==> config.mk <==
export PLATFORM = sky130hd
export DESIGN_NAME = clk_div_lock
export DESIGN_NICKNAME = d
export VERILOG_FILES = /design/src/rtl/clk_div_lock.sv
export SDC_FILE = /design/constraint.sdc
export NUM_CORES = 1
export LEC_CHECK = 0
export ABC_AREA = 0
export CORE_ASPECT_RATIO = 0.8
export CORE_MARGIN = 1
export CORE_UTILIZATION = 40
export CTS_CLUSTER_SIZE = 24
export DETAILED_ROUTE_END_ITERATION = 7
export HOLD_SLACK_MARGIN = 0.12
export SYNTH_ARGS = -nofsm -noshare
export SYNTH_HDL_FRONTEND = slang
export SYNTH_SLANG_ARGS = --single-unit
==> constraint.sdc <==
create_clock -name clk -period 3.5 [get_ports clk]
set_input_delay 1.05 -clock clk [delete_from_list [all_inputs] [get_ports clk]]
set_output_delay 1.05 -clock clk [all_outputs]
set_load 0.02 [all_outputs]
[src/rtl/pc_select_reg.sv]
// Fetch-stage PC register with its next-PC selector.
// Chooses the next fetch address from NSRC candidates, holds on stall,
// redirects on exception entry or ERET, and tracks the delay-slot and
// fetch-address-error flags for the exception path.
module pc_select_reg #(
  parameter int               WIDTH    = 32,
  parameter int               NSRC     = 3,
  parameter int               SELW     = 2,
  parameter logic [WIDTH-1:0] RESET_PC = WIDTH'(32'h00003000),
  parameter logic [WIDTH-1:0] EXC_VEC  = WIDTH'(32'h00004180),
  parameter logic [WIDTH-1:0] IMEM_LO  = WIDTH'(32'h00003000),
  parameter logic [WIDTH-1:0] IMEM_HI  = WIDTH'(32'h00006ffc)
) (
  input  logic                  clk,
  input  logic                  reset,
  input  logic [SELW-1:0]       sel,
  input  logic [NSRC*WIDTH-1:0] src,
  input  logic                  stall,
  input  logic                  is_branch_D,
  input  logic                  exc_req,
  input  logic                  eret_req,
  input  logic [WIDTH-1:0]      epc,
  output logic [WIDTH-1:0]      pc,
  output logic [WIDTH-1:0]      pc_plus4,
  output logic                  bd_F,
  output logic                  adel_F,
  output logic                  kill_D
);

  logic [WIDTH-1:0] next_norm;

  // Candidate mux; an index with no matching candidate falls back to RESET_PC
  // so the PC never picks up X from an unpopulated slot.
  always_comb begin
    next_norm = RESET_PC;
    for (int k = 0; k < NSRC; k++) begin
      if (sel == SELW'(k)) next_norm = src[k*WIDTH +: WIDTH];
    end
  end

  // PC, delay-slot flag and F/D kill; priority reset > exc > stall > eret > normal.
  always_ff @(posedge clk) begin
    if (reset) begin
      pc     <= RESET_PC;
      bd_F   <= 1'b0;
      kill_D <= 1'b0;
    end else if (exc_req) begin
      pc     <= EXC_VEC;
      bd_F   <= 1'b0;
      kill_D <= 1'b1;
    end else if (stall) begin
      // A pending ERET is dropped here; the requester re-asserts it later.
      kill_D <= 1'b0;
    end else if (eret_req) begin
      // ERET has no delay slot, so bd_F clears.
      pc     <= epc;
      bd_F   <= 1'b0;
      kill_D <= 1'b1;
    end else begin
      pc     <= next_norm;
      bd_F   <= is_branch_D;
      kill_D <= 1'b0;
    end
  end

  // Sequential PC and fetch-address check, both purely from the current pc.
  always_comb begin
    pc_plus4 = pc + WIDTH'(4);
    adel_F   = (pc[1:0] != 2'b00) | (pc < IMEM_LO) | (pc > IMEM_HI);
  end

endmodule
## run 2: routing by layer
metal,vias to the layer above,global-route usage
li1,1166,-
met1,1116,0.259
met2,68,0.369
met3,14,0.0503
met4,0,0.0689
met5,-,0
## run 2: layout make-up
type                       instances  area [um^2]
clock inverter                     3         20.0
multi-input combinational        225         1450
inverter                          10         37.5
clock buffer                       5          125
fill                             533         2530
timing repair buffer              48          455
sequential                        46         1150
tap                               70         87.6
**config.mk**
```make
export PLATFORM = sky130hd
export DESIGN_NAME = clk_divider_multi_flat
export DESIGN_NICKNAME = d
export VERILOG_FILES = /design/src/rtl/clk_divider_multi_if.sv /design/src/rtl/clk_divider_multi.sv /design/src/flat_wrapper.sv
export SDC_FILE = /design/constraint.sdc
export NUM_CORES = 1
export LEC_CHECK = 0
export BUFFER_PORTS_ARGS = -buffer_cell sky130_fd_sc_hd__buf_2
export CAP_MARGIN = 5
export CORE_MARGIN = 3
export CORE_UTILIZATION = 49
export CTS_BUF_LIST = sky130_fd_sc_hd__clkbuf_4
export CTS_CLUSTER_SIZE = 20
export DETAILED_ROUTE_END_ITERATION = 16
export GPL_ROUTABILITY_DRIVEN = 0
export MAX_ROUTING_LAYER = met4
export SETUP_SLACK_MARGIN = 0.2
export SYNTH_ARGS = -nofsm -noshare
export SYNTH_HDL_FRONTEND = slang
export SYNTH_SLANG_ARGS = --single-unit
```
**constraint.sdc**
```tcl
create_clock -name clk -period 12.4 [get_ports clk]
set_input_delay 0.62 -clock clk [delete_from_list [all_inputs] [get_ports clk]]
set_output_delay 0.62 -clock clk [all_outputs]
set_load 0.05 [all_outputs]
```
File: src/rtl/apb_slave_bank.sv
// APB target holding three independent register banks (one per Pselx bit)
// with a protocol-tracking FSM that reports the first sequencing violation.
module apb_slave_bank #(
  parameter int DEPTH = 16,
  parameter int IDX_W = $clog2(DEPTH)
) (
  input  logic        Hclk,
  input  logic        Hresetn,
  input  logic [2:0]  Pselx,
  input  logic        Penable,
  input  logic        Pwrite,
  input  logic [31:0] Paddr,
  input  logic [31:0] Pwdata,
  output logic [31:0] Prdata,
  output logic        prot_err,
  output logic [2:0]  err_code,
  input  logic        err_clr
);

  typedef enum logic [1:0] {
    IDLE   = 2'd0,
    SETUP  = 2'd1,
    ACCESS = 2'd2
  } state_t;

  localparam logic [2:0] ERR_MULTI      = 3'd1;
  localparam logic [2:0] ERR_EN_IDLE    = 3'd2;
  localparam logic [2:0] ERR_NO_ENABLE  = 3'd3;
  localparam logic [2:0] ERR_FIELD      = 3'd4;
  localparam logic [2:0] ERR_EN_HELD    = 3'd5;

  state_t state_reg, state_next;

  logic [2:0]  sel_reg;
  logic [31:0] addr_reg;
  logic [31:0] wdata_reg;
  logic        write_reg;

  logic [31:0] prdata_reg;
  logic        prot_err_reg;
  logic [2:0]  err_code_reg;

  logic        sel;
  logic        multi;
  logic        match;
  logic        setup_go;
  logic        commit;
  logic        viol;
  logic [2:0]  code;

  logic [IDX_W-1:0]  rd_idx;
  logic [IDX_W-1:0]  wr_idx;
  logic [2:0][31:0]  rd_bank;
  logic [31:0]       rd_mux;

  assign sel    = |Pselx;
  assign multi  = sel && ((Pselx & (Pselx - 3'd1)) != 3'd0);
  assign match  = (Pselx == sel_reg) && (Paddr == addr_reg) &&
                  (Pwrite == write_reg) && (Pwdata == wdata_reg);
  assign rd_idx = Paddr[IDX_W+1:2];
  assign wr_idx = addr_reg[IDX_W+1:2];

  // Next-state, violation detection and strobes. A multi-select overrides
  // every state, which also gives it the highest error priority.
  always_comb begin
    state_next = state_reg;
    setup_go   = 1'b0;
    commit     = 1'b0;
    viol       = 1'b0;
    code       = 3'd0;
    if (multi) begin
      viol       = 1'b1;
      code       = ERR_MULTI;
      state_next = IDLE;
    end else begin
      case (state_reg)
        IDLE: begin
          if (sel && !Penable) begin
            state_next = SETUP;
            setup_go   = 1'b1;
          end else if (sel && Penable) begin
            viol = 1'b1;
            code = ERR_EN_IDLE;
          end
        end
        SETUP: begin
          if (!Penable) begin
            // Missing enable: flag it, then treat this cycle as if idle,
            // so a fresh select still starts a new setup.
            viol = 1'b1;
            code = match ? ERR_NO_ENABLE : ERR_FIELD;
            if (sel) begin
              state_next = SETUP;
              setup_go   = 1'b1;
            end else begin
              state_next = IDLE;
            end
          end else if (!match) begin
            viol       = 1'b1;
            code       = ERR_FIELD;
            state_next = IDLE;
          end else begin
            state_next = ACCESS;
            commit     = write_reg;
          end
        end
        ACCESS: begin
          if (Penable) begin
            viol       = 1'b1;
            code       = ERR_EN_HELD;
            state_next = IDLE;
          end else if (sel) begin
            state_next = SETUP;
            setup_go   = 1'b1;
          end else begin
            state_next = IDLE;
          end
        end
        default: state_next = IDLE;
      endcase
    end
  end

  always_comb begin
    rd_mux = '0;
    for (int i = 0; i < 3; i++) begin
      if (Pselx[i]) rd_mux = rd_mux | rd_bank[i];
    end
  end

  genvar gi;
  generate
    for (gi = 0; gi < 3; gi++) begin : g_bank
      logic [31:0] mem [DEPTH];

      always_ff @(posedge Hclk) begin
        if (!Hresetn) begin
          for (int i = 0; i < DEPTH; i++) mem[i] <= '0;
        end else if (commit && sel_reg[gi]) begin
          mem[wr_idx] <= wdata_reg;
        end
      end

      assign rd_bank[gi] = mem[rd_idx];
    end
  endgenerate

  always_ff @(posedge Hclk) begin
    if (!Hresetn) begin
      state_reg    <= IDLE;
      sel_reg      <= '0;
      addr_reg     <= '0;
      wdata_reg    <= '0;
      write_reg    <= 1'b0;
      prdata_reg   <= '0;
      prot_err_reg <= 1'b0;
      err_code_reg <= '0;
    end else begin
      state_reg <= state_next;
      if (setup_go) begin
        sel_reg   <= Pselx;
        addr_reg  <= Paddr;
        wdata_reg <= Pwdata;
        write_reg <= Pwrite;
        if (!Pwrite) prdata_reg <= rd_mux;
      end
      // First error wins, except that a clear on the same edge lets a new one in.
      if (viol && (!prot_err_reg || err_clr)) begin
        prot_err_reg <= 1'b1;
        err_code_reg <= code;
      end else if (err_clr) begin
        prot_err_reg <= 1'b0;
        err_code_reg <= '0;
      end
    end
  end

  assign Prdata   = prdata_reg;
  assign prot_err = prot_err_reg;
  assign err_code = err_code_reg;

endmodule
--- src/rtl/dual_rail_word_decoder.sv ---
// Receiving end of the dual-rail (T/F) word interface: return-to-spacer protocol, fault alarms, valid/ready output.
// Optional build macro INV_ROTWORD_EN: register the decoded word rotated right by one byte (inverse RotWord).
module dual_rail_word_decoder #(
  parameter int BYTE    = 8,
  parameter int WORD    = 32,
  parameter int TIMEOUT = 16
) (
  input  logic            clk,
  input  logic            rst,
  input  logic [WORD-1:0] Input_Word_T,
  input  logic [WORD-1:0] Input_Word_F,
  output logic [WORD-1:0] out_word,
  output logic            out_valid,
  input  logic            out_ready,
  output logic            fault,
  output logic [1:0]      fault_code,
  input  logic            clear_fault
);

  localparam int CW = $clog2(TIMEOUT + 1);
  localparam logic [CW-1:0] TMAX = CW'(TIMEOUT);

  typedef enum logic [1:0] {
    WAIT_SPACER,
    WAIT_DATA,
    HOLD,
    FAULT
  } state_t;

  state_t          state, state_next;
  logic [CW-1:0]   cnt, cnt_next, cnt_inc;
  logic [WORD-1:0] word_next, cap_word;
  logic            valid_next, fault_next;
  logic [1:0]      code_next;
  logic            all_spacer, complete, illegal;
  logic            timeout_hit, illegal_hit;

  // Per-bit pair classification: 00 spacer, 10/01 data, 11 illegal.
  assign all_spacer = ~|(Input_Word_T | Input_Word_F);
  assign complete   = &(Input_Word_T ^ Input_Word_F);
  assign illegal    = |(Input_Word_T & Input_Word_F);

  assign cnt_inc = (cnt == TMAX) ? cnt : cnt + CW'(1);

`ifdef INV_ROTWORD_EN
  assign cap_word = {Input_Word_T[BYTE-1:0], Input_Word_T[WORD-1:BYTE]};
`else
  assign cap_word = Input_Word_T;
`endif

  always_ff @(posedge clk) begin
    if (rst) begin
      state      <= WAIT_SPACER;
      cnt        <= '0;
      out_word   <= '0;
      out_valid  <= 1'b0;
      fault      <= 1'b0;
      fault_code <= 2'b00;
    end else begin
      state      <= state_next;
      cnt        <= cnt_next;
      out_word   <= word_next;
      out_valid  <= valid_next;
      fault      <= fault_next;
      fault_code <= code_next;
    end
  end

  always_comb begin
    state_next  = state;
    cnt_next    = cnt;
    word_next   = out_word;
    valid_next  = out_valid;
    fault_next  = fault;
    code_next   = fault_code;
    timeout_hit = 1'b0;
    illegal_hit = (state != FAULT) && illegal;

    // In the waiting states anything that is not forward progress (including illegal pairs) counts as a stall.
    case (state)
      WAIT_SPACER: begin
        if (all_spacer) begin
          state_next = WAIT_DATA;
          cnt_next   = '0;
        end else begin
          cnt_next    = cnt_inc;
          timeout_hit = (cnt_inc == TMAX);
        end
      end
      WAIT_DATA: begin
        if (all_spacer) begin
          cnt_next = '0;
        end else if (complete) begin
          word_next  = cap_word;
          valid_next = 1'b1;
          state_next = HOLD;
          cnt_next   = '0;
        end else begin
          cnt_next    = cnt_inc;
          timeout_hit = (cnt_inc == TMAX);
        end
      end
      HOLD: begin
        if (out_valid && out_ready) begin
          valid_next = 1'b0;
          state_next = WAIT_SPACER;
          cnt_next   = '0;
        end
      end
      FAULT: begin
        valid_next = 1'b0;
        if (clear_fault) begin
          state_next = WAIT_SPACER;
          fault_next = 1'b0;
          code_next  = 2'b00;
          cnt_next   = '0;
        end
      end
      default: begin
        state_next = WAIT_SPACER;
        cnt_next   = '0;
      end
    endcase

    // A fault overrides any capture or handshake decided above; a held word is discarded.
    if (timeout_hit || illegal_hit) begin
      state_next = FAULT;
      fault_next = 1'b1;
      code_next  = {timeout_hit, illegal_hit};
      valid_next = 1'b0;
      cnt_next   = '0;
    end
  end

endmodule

——

▶ [PROBLEM DESCRIPTION]
Beginning with the opening line above, retype the records exactly through the line with "for (int k = 0; k < NSRC; k++) begin", both ends included.

▶ [EXERCISE ANSWER]
==> config.mk <==
export PLATFORM = sky130hd
export DESIGN_NAME = clk_div_lock
export DESIGN_NICKNAME = d
export VERILOG_FILES = /design/src/rtl/clk_div_lock.sv
export SDC_FILE = /design/constraint.sdc
export NUM_CORES = 1
export LEC_CHECK = 0
export ABC_AREA = 0
export CORE_ASPECT_RATIO = 0.8
export CORE_MARGIN = 1
export CORE_UTILIZATION = 40
export CTS_CLUSTER_SIZE = 24
export DETAILED_ROUTE_END_ITERATION = 7
export HOLD_SLACK_MARGIN = 0.12
export SYNTH_ARGS = -nofsm -noshare
export SYNTH_HDL_FRONTEND = slang
export SYNTH_SLANG_ARGS = --single-unit
==> constraint.sdc <==
create_clock -name clk -period 3.5 [get_ports clk]
set_input_delay 1.05 -clock clk [delete_from_list [all_inputs] [get_ports clk]]
set_output_delay 1.05 -clock clk [all_outputs]
set_load 0.02 [all_outputs]
[src/rtl/pc_select_reg.sv]
// Fetch-stage PC register with its next-PC selector.
// Chooses the next fetch address from NSRC candidates, holds on stall,
// redirects on exception entry or ERET, and tracks the delay-slot and
// fetch-address-error flags for the exception path.
module pc_select_reg #(
  parameter int               WIDTH    = 32,
  parameter int               NSRC     = 3,
  parameter int               SELW     = 2,
  parameter logic [WIDTH-1:0] RESET_PC = WIDTH'(32'h00003000),
  parameter logic [WIDTH-1:0] EXC_VEC  = WIDTH'(32'h00004180),
  parameter logic [WIDTH-1:0] IMEM_LO  = WIDTH'(32'h00003000),
  parameter logic [WIDTH-1:0] IMEM_HI  = WIDTH'(32'h00006ffc)
) (
  input  logic                  clk,
  input  logic                  reset,
  input  logic [SELW-1:0]       sel,
  input  logic [NSRC*WIDTH-1:0] src,
  input  logic                  stall,
  input  logic                  is_branch_D,
  input  logic                  exc_req,
  input  logic                  eret_req,
  input  logic [WIDTH-1:0]      epc,
  output logic [WIDTH-1:0]      pc,
  output logic [WIDTH-1:0]      pc_plus4,
  output logic                  bd_F,
  output logic                  adel_F,
  output logic                  kill_D
);

  logic [WIDTH-1:0] next_norm;

  // Candidate mux; an index with no matching candidate falls back to RESET_PC
  // so the PC never picks up X from an unpopulated slot.
  always_comb begin
    next_norm = RESET_PC;
    for (int k = 0; k < NSRC; k++) begin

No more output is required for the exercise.